Hatasu hizo una pausa que aprovechó para refrescarse el cuello con un poco de agua.
—Me escribió después de la visita a la pirámide. Destruí la carta pero recuerdo que dedicaba unas pocas líneas al tema: anunciaba que a su regreso a Tebas actuaría en representación del único dios contra los falsos ídolos en nuestros templos. —Se encogió de hombros—. No presté mucha atención a Tutmosis el místico. —Inspiró con fuerza mientras volvía a chapotear con los pies en el agua—. Sólo esperaba con ansia su regreso. El resto de sus oficiales llegaron a Tebas para preparar la entrada victoriosa de Tutmosis.
—Díselo —intervino Senenmut—. Háblale de las cartas del chantajista.
—Mientras esperaba su regreso —añadió Hatasu, apresuradamente—, comencé a recibir unos mensajes, pequeños rollos de papiro escritos por una mano educada. —Meneó la cabeza—. Me convertí en la víctima de un chantaje.
—¡Chantaje! —exclamó Amerotke.
Hatasu levantó una mano y apoyó un dedo contra los labios del juez; la uña, pintada de color rojo vivo, se hundió en la carne.
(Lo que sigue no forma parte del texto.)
**src/rtl/ifu_ar_grant_arbiter.sv**
```systemverilog
// -----------------------------------------------------------------------------
// ifu_ar_grant_arbiter
//
// Round-robin grant arbiter sharing the arbiter-side AXI write path between the
// IFU (requester 0) and the other fill requesters (weight/feature loaders).
// One registered one-hot grant is issued and held until the owner releases it
// by pulsing done[owner] or dropping req[owner]. Every release is followed by a
// single turnaround cycle with no grant. Arbitration runs in that turnaround
// cycle, so a waiting requester sees its grant two cycles after the done pulse.
//
// Optional feature (compile-time macro): ARB_TIMEOUT_EN
//   defined   : a grant still held when hold_cnt reaches MAX_HOLD-1 is revoked
//               like a normal release and timeout_irq pulses for one cycle,
//               coincident with grant falling.
//   undefined : no watchdog, grants are held indefinitely, timeout_irq stays 0.
//
// Ports
//   clk          in   system clock, rising edge
//   rstn         in   asynchronous reset, ACTIVE HIGH (name kept from codebase)
//   req          in   [NUM_REQ]   per-requester level request, bit 0 = IFU
//   done         in   [NUM_REQ]   per-requester release pulse, owner bit only
//   grant        out  [NUM_REQ]   registered one-hot grant, bit 0 = IFU
//   grant_id     out  [ID_WIDTH]  binary index of current owner, 0 when idle
//   busy         out              a grant is held
//   hold_cnt     out  [CNT_WIDTH] cycles held by the current owner, saturating
//   timeout_irq  out              one-cycle watchdog revoke pulse
//
// FSM
//   state     | meaning
//   ----------+-----------------------------------------------------------
//   S_IDLE    | no grant, arbitrate every cycle
//   S_GRANT   | grant held by grant_id, count hold cycles, watch for release
//   S_RELEASE | one-cycle turnaround with grant low, arbitrate for next owner
// -----------------------------------------------------------------------------
module ifu_ar_grant_arbiter #(
  parameter int NUM_REQ   = 4,
  parameter int ID_WIDTH  = 2,
  parameter int MAX_HOLD  = 256,
  parameter int CNT_WIDTH = 16
) (
  input  logic                 clk,
  input  logic                 rstn,
  input  logic [NUM_REQ-1:0]   req,
  input  logic [NUM_REQ-1:0]   done,
  output logic [NUM_REQ-1:0]   grant,
  output logic [ID_WIDTH-1:0]  grant_id,
  output logic                 busy,
  output logic [CNT_WIDTH-1:0] hold_cnt,
  output logic                 timeout_irq
);

  typedef enum logic [1:0] {
    S_IDLE    = 2'd0,
    S_GRANT   = 2'd1,
    S_RELEASE = 2'd2
  } state_t;

  localparam logic [ID_WIDTH-1:0] LAST_IDX = ID_WIDTH'(NUM_REQ - 1);
  localparam logic [NUM_REQ-1:0]  ONE_HOT0 = NUM_REQ'(1);

  state_t               state_q;
  state_t               state_d;
  logic [ID_WIDTH-1:0]  last_ptr_q;
  logic [ID_WIDTH-1:0]  last_ptr_d;

  logic [NUM_REQ-1:0]   grant_d;
  logic [ID_WIDTH-1:0]  grant_id_d;
  logic                 busy_d;
  logic [CNT_WIDTH-1:0] hold_cnt_d;
  logic                 timeout_d;

  logic                 pick_valid;
  logic [ID_WIDTH-1:0]  pick_idx;
  logic                 owner_done;
  logic                 owner_drop;
  logic                 wd_hit;
  logic                 release_evt;

  // ---------------------------------------------------------------------------
  // Round-robin pick: scan upward from last_ptr+1, wrapping at NUM_REQ-1, and
  // take the first requester found. The wrap is explicit so NUM_REQ need not be
  // a power of two.
  // ---------------------------------------------------------------------------
  always_comb begin
    logic [ID_WIDTH-1:0] cand;
    pick_valid = 1'b0;
    pick_idx   = '0;
    cand       = (last_ptr_q == LAST_IDX) ? '0 : last_ptr_q + 1'b1;
    for (int i = 0; i < NUM_REQ; i++) begin
      if (!pick_valid && req[cand]) begin
        pick_valid = 1'b1;
        pick_idx   = cand;
      end
      cand = (cand == LAST_IDX) ? '0 : cand + 1'b1;
    end
  end

  // Only the owner's own bits matter; everyone else's done/req are ignored
  // while a grant is held, so there is no preemption.
  assign owner_done = done[grant_id];
  assign owner_drop = ~req[grant_id];

`ifdef ARB_TIMEOUT_EN
  localparam logic [CNT_WIDTH-1:0] WD_LAST = CNT_WIDTH'(MAX_HOLD - 1);
  assign wd_hit = (hold_cnt == WD_LAST);
`else
  assign wd_hit = 1'b0;
`endif

  assign release_evt = owner_done | owner_drop | wd_hit;

  // ---------------------------------------------------------------------------
  // State register
  // ---------------------------------------------------------------------------
  always_ff @(posedge clk or posedge rstn) begin
    if (rstn) begin
      state_q <= S_IDLE;
    end else begin
      state_q <= state_d;
    end
  end

  // ---------------------------------------------------------------------------
  // Next-state logic
  // ---------------------------------------------------------------------------
  always_comb begin
    state_d = state_q;
    case (state_q)
      S_IDLE: begin
        if (pick_valid) state_d = S_GRANT;
      end
      S_GRANT: begin
        if (release_evt) state_d = S_RELEASE;
      end
      S_RELEASE: begin
        state_d = pick_valid ? S_GRANT : S_IDLE;
      end
      default: state_d = S_IDLE;
    endcase
  end

  // ---------------------------------------------------------------------------
  // Output / datapath next values. All outputs are registered below so the
  // grant seen by requesters is glitch-free.
  // ---------------------------------------------------------------------------
  always_comb begin
    grant_d    = grant;
    grant_id_d = grant_id;
    busy_d     = busy;
    hold_cnt_d = hold_cnt;
    last_ptr_d = last_ptr_q;
    timeout_d  = 1'b0;
    case (state_q)
      S_IDLE, S_RELEASE: begin
        // last_ptr already holds the previous owner here, so the turnaround
        // cycle arbitrates with the updated pointer.
        if (pick_valid) begin
          grant_d    = ONE_HOT0 << pick_idx;
          grant_id_d = pick_idx;
          busy_d     = 1'b1;
        end else begin
          grant_d    = '0;
          grant_id_d = '0;
          busy_d     = 1'b0;
        end
        hold_cnt_d = '0;
      end
      S_GRANT: begin
        if (release_evt) begin
          grant_d    = '0;
          grant_id_d = '0;
          busy_d     = 1'b0;
          hold_cnt_d = '0;
          last_ptr_d = grant_id;
          // A watchdog revoke only counts as a timeout when the owner did not
          // release on its own in the same cycle.
          timeout_d  = wd_hit & ~owner_done & ~owner_drop;
        end else if (hold_cnt != '1) begin
          hold_cnt_d = hold_cnt + 1'b1;
        end
      end
      default: begin
        grant_d    = '0;
        grant_id_d = '0;
        busy_d     = 1'b0;
        hold_cnt_d = '0;
      end
    endcase
  end

  // ---------------------------------------------------------------------------
  // Output and pointer registers. Pointer resets to the last index so that
  // requester 0 (the IFU) wins the first arbitration.
  // ---------------------------------------------------------------------------
  always_ff @(posedge clk or posedge rstn) begin
    if (rstn) begin
      grant       <= '0;
      grant_id    <= '0;
      busy        <= 1'b0;
      hold_cnt    <= '0;
      timeout_irq <= 1'b0;
      last_ptr_q  <= LAST_IDX;
    end else begin
      grant       <= grant_d;
      grant_id    <= grant_id_d;
      busy        <= busy_d;
      hold_cnt    <= hold_cnt_d;
      timeout_irq <= timeout_d;
      last_ptr_q  <= last_ptr_d;
    end
  end

  // ---------------------------------------------------------------------------
  // Structural invariants of the grant outputs.
  // ---------------------------------------------------------------------------
  a_grant_onehot0 : assert property (@(posedge clk) disable iff (rstn)
    $onehot0(grant));

  a_busy_matches_grant : assert property (@(posedge clk) disable iff (rstn)
    busy == (|grant));

  a_id_matches_grant : assert property (@(posedge clk) disable iff (rstn)
    busy |-> (grant == (ONE_HOT0 << grant_id)));

  a_idle_id_zero : assert property (@(posedge clk) disable iff (rstn)
    !busy |-> (grant_id == '0));

  a_irq_with_release : assert property (@(posedge clk) disable iff (rstn)
    timeout_irq |-> !busy);

endmodule

```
—Lo que te diré, Amerotke, no debes repetírselo nunca a nadie. Cuando era una niña, mi madre me dijo que yo había sido concebida por el dios Amón-Ra, que la había visitado en su dormitorio. —Se llevó una mano a la peluca y retorció un mechón hasta que comenzó a gotear el aceite perfumado que lo impregnaba—. Yo era una niña y mi madre estaba tan inmersa en sus historias de dioses, que lo consideré una fábula. Las cartas del chantajista recuperaron el tema: afirmaban que mi madre había sido infiel a su esposo y que había yacido con un sacerdote del templo de Amón-Ra. Yo no pertenecía a la línea de sangre del faraón sino que era una bastarda, una hija ilegítima. Debía cumplir con todo lo que se me ordenaba o enfrentarme a las consecuencias. No tenía elección, el chantajista afirmaba tener pruebas para demostrar su historia.